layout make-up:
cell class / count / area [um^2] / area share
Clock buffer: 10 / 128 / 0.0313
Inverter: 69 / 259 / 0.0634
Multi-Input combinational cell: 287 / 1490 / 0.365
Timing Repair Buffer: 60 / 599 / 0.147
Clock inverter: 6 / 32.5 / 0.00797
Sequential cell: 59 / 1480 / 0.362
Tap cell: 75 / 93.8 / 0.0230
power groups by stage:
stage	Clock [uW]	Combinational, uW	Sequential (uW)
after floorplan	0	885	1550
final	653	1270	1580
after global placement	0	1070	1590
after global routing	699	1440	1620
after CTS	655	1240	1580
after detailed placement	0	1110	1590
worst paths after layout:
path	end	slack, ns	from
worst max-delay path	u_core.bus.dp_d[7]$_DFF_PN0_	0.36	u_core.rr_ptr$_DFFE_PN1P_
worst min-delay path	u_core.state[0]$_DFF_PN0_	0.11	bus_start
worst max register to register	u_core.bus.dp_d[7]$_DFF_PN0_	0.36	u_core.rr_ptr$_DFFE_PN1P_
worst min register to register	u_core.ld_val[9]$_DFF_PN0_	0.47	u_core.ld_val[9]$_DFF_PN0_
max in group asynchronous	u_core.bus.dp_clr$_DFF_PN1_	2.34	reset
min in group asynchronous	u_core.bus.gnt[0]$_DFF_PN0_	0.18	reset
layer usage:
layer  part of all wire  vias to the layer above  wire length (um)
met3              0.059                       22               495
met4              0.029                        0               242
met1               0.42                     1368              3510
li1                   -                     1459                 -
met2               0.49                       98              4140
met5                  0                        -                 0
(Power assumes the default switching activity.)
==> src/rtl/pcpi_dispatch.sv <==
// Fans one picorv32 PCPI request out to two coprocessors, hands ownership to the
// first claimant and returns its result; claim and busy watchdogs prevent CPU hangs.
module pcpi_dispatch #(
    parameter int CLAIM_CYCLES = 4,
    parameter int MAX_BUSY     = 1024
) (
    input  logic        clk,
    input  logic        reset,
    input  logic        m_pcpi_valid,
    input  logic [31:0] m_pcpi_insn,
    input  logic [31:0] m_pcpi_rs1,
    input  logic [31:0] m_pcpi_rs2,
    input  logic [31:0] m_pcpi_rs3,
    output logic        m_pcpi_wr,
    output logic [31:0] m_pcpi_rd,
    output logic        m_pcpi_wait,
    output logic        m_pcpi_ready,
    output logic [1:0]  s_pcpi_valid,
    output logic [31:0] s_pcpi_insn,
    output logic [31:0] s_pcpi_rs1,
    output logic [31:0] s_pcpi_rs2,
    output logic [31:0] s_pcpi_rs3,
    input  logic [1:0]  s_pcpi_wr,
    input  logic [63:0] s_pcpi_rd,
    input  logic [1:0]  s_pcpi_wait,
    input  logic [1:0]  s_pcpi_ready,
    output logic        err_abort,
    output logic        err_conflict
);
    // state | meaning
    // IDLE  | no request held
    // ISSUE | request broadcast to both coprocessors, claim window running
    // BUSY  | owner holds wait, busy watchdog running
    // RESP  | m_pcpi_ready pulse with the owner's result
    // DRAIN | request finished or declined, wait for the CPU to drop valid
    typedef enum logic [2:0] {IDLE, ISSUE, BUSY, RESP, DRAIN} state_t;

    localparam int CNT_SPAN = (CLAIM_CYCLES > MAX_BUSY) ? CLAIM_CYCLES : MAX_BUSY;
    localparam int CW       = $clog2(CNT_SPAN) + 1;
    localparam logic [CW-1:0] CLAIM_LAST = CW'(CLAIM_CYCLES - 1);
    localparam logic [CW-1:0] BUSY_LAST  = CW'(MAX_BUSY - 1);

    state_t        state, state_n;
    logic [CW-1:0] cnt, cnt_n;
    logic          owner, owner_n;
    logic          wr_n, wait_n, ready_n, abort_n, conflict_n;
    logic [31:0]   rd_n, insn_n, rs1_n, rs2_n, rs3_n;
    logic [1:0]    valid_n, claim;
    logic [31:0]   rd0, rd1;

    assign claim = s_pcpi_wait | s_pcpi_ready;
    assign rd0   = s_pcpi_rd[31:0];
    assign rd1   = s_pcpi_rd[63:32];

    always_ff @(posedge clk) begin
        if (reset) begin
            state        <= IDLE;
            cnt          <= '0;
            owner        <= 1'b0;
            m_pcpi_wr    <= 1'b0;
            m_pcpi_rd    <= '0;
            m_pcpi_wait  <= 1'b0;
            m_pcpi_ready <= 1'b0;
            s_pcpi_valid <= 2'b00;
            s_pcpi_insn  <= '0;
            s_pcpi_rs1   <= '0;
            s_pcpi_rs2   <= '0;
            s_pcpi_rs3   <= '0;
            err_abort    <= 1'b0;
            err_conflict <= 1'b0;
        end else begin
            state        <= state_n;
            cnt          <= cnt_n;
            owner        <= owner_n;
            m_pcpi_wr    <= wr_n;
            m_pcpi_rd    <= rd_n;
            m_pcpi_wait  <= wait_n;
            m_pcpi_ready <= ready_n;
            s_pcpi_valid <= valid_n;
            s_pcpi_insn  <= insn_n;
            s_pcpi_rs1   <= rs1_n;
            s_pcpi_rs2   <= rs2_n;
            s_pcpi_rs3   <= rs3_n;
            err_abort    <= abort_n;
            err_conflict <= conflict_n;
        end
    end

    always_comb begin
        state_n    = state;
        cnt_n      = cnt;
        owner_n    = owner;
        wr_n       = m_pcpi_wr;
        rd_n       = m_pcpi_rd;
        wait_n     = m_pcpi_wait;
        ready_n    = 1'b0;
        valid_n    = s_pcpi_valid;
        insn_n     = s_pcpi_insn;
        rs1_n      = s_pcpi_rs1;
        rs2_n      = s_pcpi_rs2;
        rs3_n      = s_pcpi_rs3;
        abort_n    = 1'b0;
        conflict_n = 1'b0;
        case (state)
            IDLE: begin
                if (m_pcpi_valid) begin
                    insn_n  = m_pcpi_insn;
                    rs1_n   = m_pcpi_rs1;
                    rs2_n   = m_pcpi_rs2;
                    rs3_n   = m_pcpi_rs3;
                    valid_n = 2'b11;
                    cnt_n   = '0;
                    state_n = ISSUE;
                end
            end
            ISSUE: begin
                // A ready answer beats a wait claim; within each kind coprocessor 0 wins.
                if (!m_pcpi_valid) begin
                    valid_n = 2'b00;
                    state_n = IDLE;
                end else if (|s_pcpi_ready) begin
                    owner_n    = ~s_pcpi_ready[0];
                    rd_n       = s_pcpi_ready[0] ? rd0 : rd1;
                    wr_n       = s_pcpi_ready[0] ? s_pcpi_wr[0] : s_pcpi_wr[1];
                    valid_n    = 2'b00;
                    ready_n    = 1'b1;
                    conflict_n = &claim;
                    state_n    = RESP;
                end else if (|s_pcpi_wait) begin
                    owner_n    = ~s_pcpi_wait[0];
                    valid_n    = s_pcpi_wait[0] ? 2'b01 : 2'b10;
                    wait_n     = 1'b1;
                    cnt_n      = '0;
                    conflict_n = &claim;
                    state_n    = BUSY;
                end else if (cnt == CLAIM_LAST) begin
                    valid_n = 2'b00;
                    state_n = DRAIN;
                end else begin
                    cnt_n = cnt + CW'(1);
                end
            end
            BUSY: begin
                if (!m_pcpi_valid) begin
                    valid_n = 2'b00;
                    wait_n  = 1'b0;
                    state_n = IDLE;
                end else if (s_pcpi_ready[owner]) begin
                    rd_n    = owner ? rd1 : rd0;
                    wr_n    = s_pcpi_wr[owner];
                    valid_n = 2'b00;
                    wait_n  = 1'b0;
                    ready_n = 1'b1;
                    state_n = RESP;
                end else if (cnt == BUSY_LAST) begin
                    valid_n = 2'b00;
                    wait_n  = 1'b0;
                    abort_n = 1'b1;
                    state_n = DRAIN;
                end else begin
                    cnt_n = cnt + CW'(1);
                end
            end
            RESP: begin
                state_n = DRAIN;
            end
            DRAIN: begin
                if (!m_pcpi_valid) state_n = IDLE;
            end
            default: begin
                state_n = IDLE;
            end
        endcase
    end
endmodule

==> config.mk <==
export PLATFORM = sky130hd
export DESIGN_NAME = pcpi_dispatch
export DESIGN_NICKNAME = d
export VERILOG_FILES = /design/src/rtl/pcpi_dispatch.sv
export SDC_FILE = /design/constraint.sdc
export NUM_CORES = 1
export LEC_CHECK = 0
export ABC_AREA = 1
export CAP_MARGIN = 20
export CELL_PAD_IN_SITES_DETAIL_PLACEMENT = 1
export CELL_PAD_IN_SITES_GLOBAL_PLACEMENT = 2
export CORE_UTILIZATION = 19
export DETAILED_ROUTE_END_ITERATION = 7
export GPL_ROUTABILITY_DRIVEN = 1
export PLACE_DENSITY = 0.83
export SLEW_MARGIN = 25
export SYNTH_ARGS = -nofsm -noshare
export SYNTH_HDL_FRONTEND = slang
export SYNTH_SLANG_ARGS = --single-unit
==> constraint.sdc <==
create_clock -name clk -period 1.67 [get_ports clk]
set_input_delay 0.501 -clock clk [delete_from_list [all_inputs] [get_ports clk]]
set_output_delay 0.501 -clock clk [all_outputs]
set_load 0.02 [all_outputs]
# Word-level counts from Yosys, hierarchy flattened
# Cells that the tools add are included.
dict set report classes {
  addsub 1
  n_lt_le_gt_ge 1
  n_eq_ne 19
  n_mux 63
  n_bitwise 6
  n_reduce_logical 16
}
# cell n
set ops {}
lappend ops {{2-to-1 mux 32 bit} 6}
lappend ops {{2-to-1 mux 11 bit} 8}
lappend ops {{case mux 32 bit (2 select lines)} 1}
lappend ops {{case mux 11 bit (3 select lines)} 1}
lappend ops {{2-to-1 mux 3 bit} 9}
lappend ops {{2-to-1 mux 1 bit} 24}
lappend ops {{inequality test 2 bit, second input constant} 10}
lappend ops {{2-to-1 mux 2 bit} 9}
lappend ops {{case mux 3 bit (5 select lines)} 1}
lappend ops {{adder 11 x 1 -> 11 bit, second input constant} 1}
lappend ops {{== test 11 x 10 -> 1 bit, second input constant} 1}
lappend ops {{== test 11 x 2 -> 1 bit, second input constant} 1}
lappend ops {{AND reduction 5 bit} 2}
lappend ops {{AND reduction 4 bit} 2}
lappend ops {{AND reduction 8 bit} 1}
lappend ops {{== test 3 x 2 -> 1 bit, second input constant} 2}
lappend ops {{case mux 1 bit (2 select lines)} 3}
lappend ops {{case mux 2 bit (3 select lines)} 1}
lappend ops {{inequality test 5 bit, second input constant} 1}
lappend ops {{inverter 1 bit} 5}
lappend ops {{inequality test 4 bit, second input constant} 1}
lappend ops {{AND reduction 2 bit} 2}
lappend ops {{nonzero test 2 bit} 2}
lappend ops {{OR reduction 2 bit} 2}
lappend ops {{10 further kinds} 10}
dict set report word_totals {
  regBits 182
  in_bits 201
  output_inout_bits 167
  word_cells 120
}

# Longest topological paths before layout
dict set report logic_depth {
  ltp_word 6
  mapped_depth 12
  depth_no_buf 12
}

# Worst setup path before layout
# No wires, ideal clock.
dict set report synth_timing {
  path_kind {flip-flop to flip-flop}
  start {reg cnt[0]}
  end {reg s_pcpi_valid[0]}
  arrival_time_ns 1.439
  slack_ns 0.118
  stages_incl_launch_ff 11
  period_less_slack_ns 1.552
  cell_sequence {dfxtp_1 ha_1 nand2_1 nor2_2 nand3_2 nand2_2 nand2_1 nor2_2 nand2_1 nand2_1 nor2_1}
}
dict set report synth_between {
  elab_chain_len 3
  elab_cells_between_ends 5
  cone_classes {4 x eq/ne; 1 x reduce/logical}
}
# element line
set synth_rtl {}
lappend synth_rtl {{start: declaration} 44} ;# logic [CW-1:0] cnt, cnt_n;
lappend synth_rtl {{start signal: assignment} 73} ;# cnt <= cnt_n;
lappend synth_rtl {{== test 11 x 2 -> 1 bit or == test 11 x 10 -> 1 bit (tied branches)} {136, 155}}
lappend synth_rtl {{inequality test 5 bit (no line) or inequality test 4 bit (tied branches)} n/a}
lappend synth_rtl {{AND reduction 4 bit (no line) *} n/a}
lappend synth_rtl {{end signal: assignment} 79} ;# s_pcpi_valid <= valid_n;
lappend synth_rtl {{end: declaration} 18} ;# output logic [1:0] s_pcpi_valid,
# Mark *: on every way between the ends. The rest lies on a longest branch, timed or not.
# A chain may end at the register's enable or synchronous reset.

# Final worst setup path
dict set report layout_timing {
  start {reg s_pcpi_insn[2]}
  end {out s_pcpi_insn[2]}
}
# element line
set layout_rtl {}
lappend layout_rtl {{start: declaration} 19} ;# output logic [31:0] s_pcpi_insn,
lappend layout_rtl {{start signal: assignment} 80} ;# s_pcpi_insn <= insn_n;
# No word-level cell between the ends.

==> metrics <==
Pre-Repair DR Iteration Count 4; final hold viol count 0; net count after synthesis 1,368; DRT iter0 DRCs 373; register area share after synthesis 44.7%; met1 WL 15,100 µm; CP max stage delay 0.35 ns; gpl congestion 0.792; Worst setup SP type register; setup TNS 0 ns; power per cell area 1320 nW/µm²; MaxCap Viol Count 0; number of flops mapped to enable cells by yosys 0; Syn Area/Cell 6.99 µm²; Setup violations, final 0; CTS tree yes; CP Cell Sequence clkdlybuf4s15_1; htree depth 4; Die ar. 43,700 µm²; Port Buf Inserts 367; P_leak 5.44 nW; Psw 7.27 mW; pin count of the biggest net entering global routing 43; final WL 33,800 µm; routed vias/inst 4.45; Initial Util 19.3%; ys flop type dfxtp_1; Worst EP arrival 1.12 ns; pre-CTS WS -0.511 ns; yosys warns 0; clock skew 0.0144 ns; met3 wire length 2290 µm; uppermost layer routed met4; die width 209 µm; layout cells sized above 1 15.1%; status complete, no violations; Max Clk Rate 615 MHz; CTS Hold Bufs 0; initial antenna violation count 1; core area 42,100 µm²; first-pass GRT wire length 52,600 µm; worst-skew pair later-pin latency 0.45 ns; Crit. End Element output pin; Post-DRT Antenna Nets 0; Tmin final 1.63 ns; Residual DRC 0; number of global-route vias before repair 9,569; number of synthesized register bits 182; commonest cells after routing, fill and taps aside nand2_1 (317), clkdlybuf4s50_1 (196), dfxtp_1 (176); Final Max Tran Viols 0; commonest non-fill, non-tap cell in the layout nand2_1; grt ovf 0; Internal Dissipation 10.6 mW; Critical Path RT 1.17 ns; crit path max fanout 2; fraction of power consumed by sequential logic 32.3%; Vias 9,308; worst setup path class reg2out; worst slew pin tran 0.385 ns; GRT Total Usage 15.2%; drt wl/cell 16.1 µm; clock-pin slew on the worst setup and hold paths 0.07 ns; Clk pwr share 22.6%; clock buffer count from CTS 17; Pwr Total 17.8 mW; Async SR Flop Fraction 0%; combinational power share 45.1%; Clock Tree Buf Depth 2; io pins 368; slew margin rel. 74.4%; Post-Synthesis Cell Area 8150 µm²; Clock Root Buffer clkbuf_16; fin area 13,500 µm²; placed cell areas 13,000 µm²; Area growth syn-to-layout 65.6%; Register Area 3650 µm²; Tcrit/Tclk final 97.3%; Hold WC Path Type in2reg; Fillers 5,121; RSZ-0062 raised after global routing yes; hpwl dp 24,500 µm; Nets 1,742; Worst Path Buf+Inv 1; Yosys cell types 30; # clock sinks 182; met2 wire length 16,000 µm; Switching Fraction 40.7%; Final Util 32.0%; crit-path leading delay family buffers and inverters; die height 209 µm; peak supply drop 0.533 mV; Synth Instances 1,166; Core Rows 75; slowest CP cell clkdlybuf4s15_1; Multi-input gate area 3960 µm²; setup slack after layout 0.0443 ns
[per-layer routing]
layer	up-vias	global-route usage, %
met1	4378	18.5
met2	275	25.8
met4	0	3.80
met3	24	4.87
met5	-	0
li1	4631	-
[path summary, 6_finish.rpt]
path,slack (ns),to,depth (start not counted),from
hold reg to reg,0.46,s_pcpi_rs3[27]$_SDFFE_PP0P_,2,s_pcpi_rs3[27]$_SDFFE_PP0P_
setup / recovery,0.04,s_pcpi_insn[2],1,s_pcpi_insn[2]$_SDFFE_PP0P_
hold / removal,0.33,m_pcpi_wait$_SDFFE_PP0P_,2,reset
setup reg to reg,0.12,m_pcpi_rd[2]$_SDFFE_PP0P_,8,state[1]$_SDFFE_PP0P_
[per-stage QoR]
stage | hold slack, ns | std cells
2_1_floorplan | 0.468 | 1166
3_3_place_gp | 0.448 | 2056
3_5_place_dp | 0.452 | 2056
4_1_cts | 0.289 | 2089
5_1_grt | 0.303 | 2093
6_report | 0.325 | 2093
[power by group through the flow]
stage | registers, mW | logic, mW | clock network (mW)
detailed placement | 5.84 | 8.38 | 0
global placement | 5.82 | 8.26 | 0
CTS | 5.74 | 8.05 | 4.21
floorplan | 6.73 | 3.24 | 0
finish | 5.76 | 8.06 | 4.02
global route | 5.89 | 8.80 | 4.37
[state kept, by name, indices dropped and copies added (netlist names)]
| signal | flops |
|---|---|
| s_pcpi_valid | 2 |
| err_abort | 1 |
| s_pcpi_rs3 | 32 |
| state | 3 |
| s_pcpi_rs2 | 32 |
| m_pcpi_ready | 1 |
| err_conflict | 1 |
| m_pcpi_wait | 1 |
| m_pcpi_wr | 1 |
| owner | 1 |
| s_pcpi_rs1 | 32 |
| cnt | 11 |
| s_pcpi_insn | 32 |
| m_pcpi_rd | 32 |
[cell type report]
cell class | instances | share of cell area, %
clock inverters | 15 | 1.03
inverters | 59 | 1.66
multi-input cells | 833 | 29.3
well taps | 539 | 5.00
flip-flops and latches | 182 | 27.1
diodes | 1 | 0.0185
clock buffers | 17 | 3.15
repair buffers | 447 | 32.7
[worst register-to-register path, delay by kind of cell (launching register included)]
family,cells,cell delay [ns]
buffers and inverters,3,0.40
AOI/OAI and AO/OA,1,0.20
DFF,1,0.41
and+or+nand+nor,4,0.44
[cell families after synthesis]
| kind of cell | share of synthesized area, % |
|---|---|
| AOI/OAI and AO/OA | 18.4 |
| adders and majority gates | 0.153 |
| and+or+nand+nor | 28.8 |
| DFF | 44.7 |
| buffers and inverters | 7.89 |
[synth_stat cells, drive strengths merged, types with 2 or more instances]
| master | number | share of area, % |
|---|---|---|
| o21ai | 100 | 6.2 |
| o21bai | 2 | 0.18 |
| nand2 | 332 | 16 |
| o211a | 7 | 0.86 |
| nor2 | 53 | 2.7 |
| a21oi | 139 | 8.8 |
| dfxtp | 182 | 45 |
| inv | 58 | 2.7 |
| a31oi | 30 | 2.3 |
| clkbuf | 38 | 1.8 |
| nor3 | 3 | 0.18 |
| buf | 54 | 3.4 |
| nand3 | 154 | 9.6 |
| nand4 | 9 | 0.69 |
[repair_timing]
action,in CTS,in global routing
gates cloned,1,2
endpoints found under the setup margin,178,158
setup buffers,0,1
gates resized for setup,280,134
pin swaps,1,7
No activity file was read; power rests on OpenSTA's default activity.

______________________________

### Work to complete
From the data above, pick out each line containing "level" and copy it.

### Written answer
# Word-level counts from Yosys, hierarchy flattened
# No word-level cell between the ends.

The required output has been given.